I am working on a problem involving nilpotent matrices over $\mathbb{F}_2$ and I was able to reduce it to proving that the system 
\begin{equation}
    \begin{cases}
      A^2+ BC+ BCA+ ABC+A = I_4 \\
      AB+ABD+BCB = 0 \\
      CA+DCA+CBC = 0 \\
      DCB+CBD = I_4 \\
      A^3+BCA+ABC+BDC=0 \\
      A^2B+BCB+ABD+BD^2=0 \\
      CA^2+DCA+CBC+D^2C=0 \\
      CAB+DCB+CBD+D^3=0
    \end{cases}\,,
\end{equation}
has no solution, where $A, B, C, D$ are $4 \times 4$ matrices over $\mathbb{F}_2.$
The first four equations were obtained by plugging-in matrices to some polynomial in $\mathbb{F}_2$ while the other four came from the condition that
$$\left[
\begin{array}{c|c}
A & B \\
\hline
C & D
\end{array}
\right]^3 = 0.$$

Any advice on how to prove this? Any help would be appreciated.

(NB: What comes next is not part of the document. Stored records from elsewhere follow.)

### config.mk
export PLATFORM = sky130hd
export DESIGN_NAME = csi2_hdr_arbiter_rr
export DESIGN_NICKNAME = d
export VERILOG_FILES = /design/src/rtl/csi2_arb_pkg.sv /design/src/rtl/csi2_hdr_arbiter_rr_rr_pick.sv /design/src/rtl/csi2_hdr_arbiter_rr.sv
export SDC_FILE = /design/constraint.sdc
export NUM_CORES = 1
export LEC_CHECK = 0
export ABC_AREA = 1
export CORE_MARGIN = 2
export CORE_UTILIZATION = 65
export DETAILED_ROUTE_END_ITERATION = 12
export DONT_BUFFER_PORTS = 1
export GPL_TIMING_DRIVEN = 0
export PLACE_DENSITY = 0.8
export SLEW_MARGIN = 40
export SYNTH_ARGS = -nofsm -noshare
export SYNTH_HDL_FRONTEND = slang
export SYNTH_SLANG_ARGS = --single-unit
export TNS_END_PERCENT = 5
### constraint.sdc
create_clock -name clk_i -period 5 [get_ports clk_i]
set_input_delay 1.5 -clock clk_i [delete_from_list [all_inputs] [get_ports clk_i]]
set_output_delay 1.5 -clock clk_i [all_outputs]
set_load 0.03 [all_outputs]
### src/rtl/csi2_arb_pkg.sv
// Shared types and constants for the CSI-2 packet-header arbiter.
// Holds the FSM state encoding, default field widths and short-packet data types.
package csi2_arb_pkg;

  localparam int DEF_WC_W = 16;
  localparam int DEF_DT_W = 6;
  localparam int DEF_VC_W = 2;

  typedef enum logic [1:0] {
    IDLE      = 2'd0,
    ISSUE     = 2'd1,
    WAIT_DONE = 2'd2
  } arb_state_e;

  // CSI-2 synchronisation short-packet data types
  localparam logic [5:0] DT_FS = 6'h00;
  localparam logic [5:0] DT_FE = 6'h01;
  localparam logic [5:0] DT_LS = 6'h02;
  localparam logic [5:0] DT_LE = 6'h03;

endpackage

### src/rtl/csi2_hdr_arbiter_rr_rr_pick.sv
// Combinational round-robin picker: first set bit of (req & mask) at or after
// ptr, searching upward and wrapping from NUM_CH-1 back to 0.
module rr_pick #(
  parameter  int NUM_CH = 4,
  localparam int PTR_W  = $clog2(NUM_CH)
) (
  input  logic [NUM_CH-1:0] req,
  input  logic [NUM_CH-1:0] mask,
  input  logic [PTR_W-1:0]  ptr,
  output logic [NUM_CH-1:0] gnt_oh,
  output logic [PTR_W-1:0]  gnt_idx,
  output logic              valid
);

  logic [NUM_CH-1:0] cand;

  assign cand = req & mask;

  // NOTE: every output gets a default before the loop so no path leaves a
  // signal unassigned, which would otherwise infer a latch.
  always_comb begin
    int k;
    gnt_oh  = '0;
    gnt_idx = '0;
    valid   = 1'b0;
    k       = 0;
    for (int i = 0; i < NUM_CH; i++) begin
      k = int'(ptr) + i;
      if (k >= NUM_CH) k = k - NUM_CH;
      if (!valid && cand[k[PTR_W-1:0]]) begin
        valid                  = 1'b1;
        gnt_idx                = k[PTR_W-1:0];
        gnt_oh[k[PTR_W-1:0]]   = 1'b1;
      end
    end
  end

endmodule

### src/rtl/csi2_hdr_arbiter_rr.sv
// Round-robin header arbiter feeding the cmos2dphy transmitter: grants one
// header buffer at a time, holds the grant until xfrdone, with a watchdog abort.
module csi2_hdr_arbiter_rr
  import csi2_arb_pkg::*;
#(
  parameter int NUM_CH      = 4,
  parameter int WC_W        = DEF_WC_W,
  parameter int DT_W        = DEF_DT_W,
  parameter int VC_W        = DEF_VC_W,
  parameter int SP_PRIO     = 1,
  parameter int TIMEOUT_CYC = 65535
) (
  input  logic                   clk_i,
  input  logic                   rst_n_i,
  input  logic                   c2d_rdy_i,
  input  logic [NUM_CH-1:0]      hdr_req_i,
  input  logic [NUM_CH*WC_W-1:0] hdr_wdcnt_i,
  input  logic [NUM_CH*DT_W-1:0] hdr_dtype_i,
  input  logic [NUM_CH*VC_W-1:0] hdr_chid_i,
  input  logic [NUM_CH-1:0]      hdr_sptype_i,
  input  logic [NUM_CH-1:0]      hdr_rd_lbfr_en_i,
  input  logic [NUM_CH-1:0]      hdr_xfrdone_i,
  output logic                   arb_sp_req_o,
  output logic                   arb_lp_start_o,
  output logic                   arb_c2dreq_o,
  output logic [WC_W-1:0]        arb_wdcnt_o,
  output logic [DT_W-1:0]        arb_dtype_o,
  output logic [VC_W-1:0]        arb_chid_o,
  output logic                   arb_sptype_o,
  output logic [NUM_CH-1:0]      arb_gnt_o,
  output logic                   arb_lbfr_rd_en_o,
  output logic                   arb_rdy_o,
  output logic                   arb_timeout_o
);

  localparam int PTR_W = $clog2(NUM_CH);
  localparam int CNT_W = (TIMEOUT_CYC > 0) ? $clog2(TIMEOUT_CYC + 1) : 1;
  localparam logic [CNT_W-1:0] WD_LAST = CNT_W'(TIMEOUT_CYC - 1);
  localparam logic [PTR_W-1:0] LAST_CH = PTR_W'(NUM_CH - 1);

  arb_state_e        state_q, state_d;
  logic [PTR_W-1:0]  ptr_q, idx_q, pick_idx;
  logic [NUM_CH-1:0] cand_mask, pick_oh;
  logic              pick_vld;
  logic [CNT_W-1:0]  wd_cnt_q;
  logic              timeout_q;
  logic              accept, release_done, abort;
  logic              done_hit, wd_expired;

  // Short packets, when any are pending, shrink the candidate set to themselves
  always_comb begin
    cand_mask = '1;
    if (SP_PRIO != 0 && |(hdr_req_i & hdr_sptype_i)) cand_mask = hdr_sptype_i;
  end

  rr_pick #(.NUM_CH(NUM_CH)) u_rr_pick (
    .req     (hdr_req_i),
    .mask    (cand_mask),
    .ptr     (ptr_q),
    .gnt_oh  (pick_oh),
    .gnt_idx (pick_idx),
    .valid   (pick_vld)
  );

  assign done_hit   = hdr_xfrdone_i[idx_q];
  assign wd_expired = (TIMEOUT_CYC != 0) && (wd_cnt_q == WD_LAST);

  always_comb begin
    state_d      = state_q;
    accept       = 1'b0;
    release_done = 1'b0;
    abort        = 1'b0;
    unique case (state_q)
      IDLE: begin
        if (c2d_rdy_i && pick_vld) begin
          accept  = 1'b1;
          state_d = ISSUE;
        end
      end
      ISSUE: state_d = WAIT_DONE;
      WAIT_DONE: begin
        if (done_hit) begin
          release_done = 1'b1;
          state_d      = IDLE;
        end else if (wd_expired) begin
          abort   = 1'b1;
          state_d = IDLE;
        end
      end
      default: state_d = IDLE;
    endcase
  end

  // NOTE: state is updated with non-blocking assignments so every register
  // samples the pre-edge values, independent of block ordering.
  always_ff @(posedge clk_i or negedge rst_n_i) begin
    if (!rst_n_i) state_q <= IDLE;
    else          state_q <= state_d;
  end

  always_ff @(posedge clk_i or negedge rst_n_i) begin
    if (!rst_n_i) begin
      ptr_q        <= '0;
      idx_q        <= '0;
      wd_cnt_q     <= '0;
      timeout_q    <= 1'b0;
      arb_gnt_o    <= '0;
      arb_wdcnt_o  <= '0;
      arb_dtype_o  <= '0;
      arb_chid_o   <= '0;
      arb_sptype_o <= 1'b0;
    end else begin
      timeout_q <= abort;
      if (accept) begin
        idx_q        <= pick_idx;
        arb_gnt_o    <= pick_oh;
        arb_wdcnt_o  <= hdr_wdcnt_i[int'(pick_idx)*WC_W +: WC_W];
        arb_dtype_o  <= hdr_dtype_i[int'(pick_idx)*DT_W +: DT_W];
        arb_chid_o   <= hdr_chid_i[int'(pick_idx)*VC_W +: VC_W];
        arb_sptype_o <= hdr_sptype_i[pick_idx];
      end
      if (state_q == ISSUE)          wd_cnt_q <= '0;
      else if (state_q == WAIT_DONE) wd_cnt_q <= wd_cnt_q + CNT_W'(1);
      if (release_done || abort) begin
        arb_gnt_o <= '0;
        ptr_q     <= (idx_q == LAST_CH) ? '0 : idx_q + 1'b1;
      end
    end
  end

  assign arb_rdy_o        = (state_q == IDLE);
  assign arb_c2dreq_o     = (state_q == ISSUE);
  assign arb_sp_req_o     = arb_c2dreq_o & arb_sptype_o;
  assign arb_lp_start_o   = arb_c2dreq_o & ~arb_sptype_o;
  assign arb_lbfr_rd_en_o = |(hdr_rd_lbfr_en_i & arb_gnt_o);
  assign arb_timeout_o    = timeout_q;

endmodule

==> run metrics, run 1 <==
P_leak=2.33 nW; yosys warns=0; Worst Path Max Fanout=1; worst ir drop on vdd=0.000799 V; post-synth net total=roughly 700; Synth-to-Final Area Change=4.40%; CTS tree=built; core area=between 0.005 and 0.006 mm²; gr busiest metal=met2; Slew @ Worst Pin=546 ps; setup TNS=0 ps; commonest cells in the netlist=174 x nand2_1, 97 x inv_1, 59 x nand3_1, 52 x dfrtp_1, 24 x nand3_2; worst rel slew slack=63.5%; met2 Use GR=between 50% and 60%; Buf+Inv Stages, Crit Path=0; Placed Cells=660; power per cell area=between 800 and 900 mW/mm²; worst setup path class=input pin to output port; FMAX=296 MHz; initial antenna violation count=0; Syn Std Cell Area=0.00409 mm²; GRT Total Usage=30.3%; minimum clock period=3380 ps; nets=between 700 and 800; layout cells sized above 1=between 10% and 20%; crit-path leading delay family=simple AND/OR/NAND/NOR gates; endpoints failing hold=0; die height=83.4 µm; multi-input logic area=about 0.0023 mm²; largest net degree at the start of global routing=53; Most used DFF post-synth=dfrtp_1; Mapped Cells=585; CP arrival=1880 ps; async set-or-reset flop fraction in the synthesized netlist=100%; grt ovf=0; EDFF count, synth=0; Initial Util=68.3%; Hold Path Class=flop to flop; CP Launch Type=input pin; Worst Setup End Kind=output port; Max H-tree Level=2; Final Util=71.3%; global-route wire length before repair=17.3 mm; Via density=just under 6; main area contributors after synthesis=dfrtp_1 32%, nand2_1 16%, inv_1 8.9%; met1 layer usage reported by global route=37.1%; clk sinks=52; crit path from=hdr_rd_lbfr_en_i[0]; worst skew pair latency=310 ps; hold_buf cts=0; wire per inst=around 16 µm; Iteration-0 DRC Markers=252; Residual DRC=0; final hold slack=505 ps; count leader, synth=nand2_1; Final period util=67.6%; clock transition at the registers of the reported paths=90 ps; non-filler cells, final=668; Pins Over Slew Limit=0; FF+latch count, synth=52; vias in the first global route=3,807; CTS buffer count=5; Antenna diodes=0; top-area cell type share of the netlist area=31.8%; Synth area leader=dfrtp_1; Final Cell Area=0.00427 mm²; RSZ-0062 raised after global routing=false; fill count=between 400 and 500; setup bufs post-CTS=0; syn avg cell area=7.00 µm²; slowest stage cell, crit path=nand4_1; hold_sp=wd_cnt_q[10]; Final ANT Viol Nets=0; clk root buf=clkbuf_8; gpl congestion=0.940; setup violators final=0; DIE WIDTH=83.4 µm; Reg area=0.00130 mm²; # rows=28; Critical Path RT=3500 ps; Final Skew=between 4 and 5 ps; sequential fraction of the synthesis area=31.8%; max cap viols=0; Resized Gates After CTS=0; Via Count=between 3,000 and 4,000; First-pass DRT Iterations=6; count of input and output buffers=0; worst reg2reg path startpoint=ptr_q[0]; CP peak stage delay=~330 ps; Unique masters post-synth=38; CTS max path bufs=2; worst path cell trace=nand2_1 > nand4_1; die area=0.00695 mm²; Area after DPL=0.00419 mm²; Ports=150; Detail Placement HPWL=8.11 mm; routing usage on met3=6.76%; status=complete, no violations; DRT Wirelength=10.4 mm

The original problem is if 
$$M=\begin{bmatrix} N & 0 \\ 0 & N \end{bmatrix}, \mbox{ where } N=\begin{bmatrix} 0 & 0 & 0 & 1 \\
1 & 0 & 0 & 0 \\
0 & 1 & 0 & 0 \\
0 & 0 & 1 & 1\end{bmatrix}$$
then $M$ cannot be written as a sum $X+Y$ such that $X^3=0$ and $Y^2=Y.$ Here  $M, X, Y$ are matrices over $\mathbb{F}_2$.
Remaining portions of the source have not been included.